◆ EXERCISE OBJECTIVE ◆
Among the entries below, please repeat exactly and only the lines from the line containing "cell type report" to the line containing "### config.mk", both lines included.
::: DATA
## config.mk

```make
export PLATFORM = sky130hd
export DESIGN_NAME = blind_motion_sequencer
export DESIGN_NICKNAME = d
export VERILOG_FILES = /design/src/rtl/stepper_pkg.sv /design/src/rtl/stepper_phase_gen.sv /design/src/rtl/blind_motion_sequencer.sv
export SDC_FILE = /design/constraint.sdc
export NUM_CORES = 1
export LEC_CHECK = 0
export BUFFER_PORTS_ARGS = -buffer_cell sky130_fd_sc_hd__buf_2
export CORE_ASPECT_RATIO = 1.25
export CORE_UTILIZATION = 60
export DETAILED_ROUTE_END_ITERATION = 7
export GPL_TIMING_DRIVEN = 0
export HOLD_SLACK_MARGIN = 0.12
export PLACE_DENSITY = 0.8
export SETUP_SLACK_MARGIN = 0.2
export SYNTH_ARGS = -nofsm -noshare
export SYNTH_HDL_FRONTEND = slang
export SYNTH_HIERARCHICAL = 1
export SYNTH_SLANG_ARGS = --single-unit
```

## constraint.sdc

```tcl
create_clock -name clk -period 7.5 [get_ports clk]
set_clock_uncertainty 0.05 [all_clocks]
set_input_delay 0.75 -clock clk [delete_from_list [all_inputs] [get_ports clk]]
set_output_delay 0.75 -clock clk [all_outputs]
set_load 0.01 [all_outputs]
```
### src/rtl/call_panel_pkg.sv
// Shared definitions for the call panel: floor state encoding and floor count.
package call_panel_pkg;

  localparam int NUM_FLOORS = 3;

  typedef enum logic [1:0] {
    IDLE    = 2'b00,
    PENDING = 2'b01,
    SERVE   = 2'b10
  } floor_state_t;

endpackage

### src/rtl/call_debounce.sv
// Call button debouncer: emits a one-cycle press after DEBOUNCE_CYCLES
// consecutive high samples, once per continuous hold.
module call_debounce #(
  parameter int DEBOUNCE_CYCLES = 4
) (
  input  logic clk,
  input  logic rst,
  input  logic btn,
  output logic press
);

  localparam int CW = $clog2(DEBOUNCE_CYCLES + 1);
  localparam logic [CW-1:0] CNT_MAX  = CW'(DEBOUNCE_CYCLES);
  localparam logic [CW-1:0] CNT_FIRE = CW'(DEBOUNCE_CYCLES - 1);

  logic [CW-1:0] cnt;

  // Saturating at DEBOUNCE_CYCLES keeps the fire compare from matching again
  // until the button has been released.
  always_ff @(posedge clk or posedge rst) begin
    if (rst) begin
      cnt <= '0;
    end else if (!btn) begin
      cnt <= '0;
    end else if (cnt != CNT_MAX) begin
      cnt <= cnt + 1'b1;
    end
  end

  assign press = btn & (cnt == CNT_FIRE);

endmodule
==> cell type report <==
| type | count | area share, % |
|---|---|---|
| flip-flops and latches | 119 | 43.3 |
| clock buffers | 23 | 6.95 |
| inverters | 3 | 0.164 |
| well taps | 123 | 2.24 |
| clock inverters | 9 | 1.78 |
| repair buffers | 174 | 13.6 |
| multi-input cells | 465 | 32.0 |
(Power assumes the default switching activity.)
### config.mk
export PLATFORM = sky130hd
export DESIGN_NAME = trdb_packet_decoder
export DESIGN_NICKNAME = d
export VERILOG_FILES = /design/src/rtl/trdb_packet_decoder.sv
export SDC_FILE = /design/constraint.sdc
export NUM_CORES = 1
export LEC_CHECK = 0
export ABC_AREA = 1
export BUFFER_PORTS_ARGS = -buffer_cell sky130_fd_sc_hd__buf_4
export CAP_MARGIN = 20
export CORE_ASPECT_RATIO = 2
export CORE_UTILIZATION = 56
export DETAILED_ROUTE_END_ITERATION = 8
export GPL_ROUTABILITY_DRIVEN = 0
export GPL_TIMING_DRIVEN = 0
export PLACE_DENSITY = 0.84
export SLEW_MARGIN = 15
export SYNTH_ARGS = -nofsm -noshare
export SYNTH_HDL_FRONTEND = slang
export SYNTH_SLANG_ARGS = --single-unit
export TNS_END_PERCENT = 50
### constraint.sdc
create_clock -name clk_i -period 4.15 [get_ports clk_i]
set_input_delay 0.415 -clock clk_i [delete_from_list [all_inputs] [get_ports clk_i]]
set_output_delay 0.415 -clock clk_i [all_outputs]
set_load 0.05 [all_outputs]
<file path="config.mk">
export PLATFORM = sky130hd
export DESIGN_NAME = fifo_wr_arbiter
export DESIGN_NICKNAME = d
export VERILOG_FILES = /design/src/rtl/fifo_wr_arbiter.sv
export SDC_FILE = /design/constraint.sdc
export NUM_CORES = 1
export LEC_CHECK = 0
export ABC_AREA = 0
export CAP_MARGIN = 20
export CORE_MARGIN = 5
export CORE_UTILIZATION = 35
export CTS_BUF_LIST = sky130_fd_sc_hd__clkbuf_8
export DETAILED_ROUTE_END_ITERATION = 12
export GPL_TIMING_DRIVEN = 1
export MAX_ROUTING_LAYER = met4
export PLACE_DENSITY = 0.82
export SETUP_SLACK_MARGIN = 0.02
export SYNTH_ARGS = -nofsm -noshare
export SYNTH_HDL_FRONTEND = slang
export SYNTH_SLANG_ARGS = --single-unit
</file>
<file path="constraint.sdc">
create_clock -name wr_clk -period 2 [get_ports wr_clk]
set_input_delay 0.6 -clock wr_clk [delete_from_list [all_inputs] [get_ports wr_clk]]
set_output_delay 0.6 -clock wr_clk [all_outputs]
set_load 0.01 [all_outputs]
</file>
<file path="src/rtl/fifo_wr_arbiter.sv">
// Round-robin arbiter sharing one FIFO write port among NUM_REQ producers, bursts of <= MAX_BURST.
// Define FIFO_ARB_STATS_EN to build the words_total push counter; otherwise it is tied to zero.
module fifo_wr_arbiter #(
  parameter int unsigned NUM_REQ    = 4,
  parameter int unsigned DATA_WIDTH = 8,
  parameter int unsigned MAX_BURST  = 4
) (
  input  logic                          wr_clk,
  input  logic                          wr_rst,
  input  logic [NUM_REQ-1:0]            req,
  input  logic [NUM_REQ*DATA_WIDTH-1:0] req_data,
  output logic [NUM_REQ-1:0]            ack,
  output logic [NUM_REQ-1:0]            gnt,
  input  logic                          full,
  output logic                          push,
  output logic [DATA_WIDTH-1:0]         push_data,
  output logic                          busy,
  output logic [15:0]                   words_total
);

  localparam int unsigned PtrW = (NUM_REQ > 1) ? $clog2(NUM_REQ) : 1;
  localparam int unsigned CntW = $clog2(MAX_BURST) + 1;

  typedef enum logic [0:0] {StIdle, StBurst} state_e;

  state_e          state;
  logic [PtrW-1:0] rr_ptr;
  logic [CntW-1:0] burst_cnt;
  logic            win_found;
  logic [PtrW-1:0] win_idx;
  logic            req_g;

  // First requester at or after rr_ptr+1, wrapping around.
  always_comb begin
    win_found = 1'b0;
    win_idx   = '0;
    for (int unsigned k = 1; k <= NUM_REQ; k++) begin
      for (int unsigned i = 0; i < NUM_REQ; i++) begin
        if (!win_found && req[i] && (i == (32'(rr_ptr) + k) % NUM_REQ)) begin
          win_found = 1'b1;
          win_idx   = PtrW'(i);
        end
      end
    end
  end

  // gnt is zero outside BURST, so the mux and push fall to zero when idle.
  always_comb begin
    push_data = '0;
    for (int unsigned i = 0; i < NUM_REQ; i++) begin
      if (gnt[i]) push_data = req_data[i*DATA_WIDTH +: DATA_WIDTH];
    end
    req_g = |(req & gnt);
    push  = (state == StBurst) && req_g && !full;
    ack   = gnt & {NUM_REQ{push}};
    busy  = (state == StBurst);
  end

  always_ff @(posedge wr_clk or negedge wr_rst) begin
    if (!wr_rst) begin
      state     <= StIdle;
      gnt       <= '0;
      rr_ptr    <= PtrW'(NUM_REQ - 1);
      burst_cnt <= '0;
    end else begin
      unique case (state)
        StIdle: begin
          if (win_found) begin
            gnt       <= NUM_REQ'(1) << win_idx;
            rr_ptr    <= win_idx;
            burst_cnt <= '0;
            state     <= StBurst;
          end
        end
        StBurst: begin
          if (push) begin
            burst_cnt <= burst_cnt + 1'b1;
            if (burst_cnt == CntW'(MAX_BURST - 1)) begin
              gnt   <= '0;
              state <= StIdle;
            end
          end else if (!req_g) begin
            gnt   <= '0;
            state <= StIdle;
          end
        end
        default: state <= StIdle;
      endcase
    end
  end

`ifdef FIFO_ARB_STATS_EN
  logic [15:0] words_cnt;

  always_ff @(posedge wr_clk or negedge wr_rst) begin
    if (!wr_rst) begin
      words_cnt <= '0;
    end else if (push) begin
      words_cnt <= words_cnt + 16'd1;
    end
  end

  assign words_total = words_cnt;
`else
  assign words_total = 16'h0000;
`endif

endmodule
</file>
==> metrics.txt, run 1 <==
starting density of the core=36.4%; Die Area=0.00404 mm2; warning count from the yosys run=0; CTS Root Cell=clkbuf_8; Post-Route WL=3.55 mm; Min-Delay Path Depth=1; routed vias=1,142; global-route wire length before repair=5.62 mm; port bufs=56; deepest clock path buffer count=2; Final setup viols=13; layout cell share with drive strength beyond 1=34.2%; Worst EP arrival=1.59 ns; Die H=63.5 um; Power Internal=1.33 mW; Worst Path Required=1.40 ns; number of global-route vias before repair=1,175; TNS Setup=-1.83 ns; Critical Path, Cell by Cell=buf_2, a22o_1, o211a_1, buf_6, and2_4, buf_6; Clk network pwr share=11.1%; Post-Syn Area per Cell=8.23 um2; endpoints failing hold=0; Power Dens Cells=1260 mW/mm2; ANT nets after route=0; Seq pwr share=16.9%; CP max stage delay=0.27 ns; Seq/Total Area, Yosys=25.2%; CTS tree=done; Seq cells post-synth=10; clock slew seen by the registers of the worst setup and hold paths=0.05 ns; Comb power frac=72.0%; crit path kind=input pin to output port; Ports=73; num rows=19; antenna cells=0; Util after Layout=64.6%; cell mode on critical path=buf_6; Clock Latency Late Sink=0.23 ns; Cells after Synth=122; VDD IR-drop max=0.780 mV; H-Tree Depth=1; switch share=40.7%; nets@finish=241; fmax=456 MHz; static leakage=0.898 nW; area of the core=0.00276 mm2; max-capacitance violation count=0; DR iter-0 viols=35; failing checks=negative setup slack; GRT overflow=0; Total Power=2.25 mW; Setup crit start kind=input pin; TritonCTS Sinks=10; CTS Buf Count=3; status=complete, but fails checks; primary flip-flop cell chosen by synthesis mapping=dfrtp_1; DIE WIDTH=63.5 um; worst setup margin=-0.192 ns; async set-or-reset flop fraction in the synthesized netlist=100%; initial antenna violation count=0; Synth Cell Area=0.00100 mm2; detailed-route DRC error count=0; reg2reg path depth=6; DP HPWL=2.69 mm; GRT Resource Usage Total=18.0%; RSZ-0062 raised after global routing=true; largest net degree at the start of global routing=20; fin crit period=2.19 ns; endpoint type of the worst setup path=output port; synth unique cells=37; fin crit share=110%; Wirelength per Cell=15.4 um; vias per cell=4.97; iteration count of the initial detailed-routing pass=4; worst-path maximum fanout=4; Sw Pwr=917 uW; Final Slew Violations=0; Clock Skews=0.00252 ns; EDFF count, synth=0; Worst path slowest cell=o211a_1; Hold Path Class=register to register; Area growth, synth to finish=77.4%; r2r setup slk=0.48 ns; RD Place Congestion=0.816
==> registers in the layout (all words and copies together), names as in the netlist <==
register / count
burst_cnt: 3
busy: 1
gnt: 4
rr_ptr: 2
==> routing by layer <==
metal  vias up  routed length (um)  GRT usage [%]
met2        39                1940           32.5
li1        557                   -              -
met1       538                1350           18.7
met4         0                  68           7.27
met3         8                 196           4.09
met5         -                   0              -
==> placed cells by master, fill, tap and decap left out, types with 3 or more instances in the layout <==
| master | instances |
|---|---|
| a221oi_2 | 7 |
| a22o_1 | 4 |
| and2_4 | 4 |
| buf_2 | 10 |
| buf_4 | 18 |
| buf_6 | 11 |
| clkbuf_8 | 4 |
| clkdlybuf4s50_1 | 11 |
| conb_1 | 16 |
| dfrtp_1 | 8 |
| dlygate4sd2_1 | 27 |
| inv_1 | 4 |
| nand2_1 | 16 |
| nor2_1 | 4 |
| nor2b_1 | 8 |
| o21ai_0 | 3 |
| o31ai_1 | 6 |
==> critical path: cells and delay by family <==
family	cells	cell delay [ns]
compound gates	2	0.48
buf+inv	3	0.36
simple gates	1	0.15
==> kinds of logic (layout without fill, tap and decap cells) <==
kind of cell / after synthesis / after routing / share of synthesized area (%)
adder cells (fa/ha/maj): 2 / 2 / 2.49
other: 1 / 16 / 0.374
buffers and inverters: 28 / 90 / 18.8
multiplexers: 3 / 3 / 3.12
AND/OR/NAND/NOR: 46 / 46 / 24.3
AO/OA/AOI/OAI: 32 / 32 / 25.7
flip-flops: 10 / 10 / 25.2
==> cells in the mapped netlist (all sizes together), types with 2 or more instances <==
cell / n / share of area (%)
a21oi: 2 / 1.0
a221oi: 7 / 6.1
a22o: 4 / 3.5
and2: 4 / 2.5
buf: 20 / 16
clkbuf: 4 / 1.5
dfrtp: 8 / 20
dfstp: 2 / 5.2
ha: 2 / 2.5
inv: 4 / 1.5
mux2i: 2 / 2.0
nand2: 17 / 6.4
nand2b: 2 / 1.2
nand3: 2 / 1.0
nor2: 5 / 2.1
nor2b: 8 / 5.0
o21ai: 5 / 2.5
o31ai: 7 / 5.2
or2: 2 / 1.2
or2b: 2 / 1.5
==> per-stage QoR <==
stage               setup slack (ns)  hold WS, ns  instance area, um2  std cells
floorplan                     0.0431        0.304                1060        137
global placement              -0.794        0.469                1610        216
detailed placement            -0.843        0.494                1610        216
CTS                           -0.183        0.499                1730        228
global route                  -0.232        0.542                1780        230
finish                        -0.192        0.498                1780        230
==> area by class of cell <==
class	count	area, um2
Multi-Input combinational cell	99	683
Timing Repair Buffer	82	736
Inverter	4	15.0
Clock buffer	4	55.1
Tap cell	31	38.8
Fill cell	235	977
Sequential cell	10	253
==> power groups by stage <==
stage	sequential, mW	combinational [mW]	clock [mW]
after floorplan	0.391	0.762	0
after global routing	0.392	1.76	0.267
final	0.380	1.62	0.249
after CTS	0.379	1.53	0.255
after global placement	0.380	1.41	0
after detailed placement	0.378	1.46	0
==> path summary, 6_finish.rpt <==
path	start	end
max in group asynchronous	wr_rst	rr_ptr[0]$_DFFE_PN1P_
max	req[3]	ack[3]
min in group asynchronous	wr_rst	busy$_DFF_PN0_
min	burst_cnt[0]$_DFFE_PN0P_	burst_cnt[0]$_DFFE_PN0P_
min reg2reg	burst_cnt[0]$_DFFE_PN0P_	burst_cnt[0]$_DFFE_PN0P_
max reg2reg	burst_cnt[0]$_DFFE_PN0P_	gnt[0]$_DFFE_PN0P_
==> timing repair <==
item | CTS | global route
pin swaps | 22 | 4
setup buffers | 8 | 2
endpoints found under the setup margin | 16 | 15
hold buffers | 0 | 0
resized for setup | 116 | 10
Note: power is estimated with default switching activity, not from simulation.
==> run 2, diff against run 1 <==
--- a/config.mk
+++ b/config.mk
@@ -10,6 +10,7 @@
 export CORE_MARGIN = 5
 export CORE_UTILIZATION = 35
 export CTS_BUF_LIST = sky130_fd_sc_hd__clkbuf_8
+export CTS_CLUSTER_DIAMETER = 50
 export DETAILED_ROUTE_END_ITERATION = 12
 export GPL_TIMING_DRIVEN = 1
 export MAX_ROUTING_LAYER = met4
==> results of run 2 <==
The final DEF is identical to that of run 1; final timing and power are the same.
::::::
◆ WRITTEN ANSWER ◆
==> cell type report <==
| type | count | area share, % |
|---|---|---|
| flip-flops and latches | 119 | 43.3 |
| clock buffers | 23 | 6.95 |
| inverters | 3 | 0.164 |
| well taps | 123 | 2.24 |
| clock inverters | 9 | 1.78 |
| repair buffers | 174 | 13.6 |
| multi-input cells | 465 | 32.0 |
(Power assumes the default switching activity.)
### config.mk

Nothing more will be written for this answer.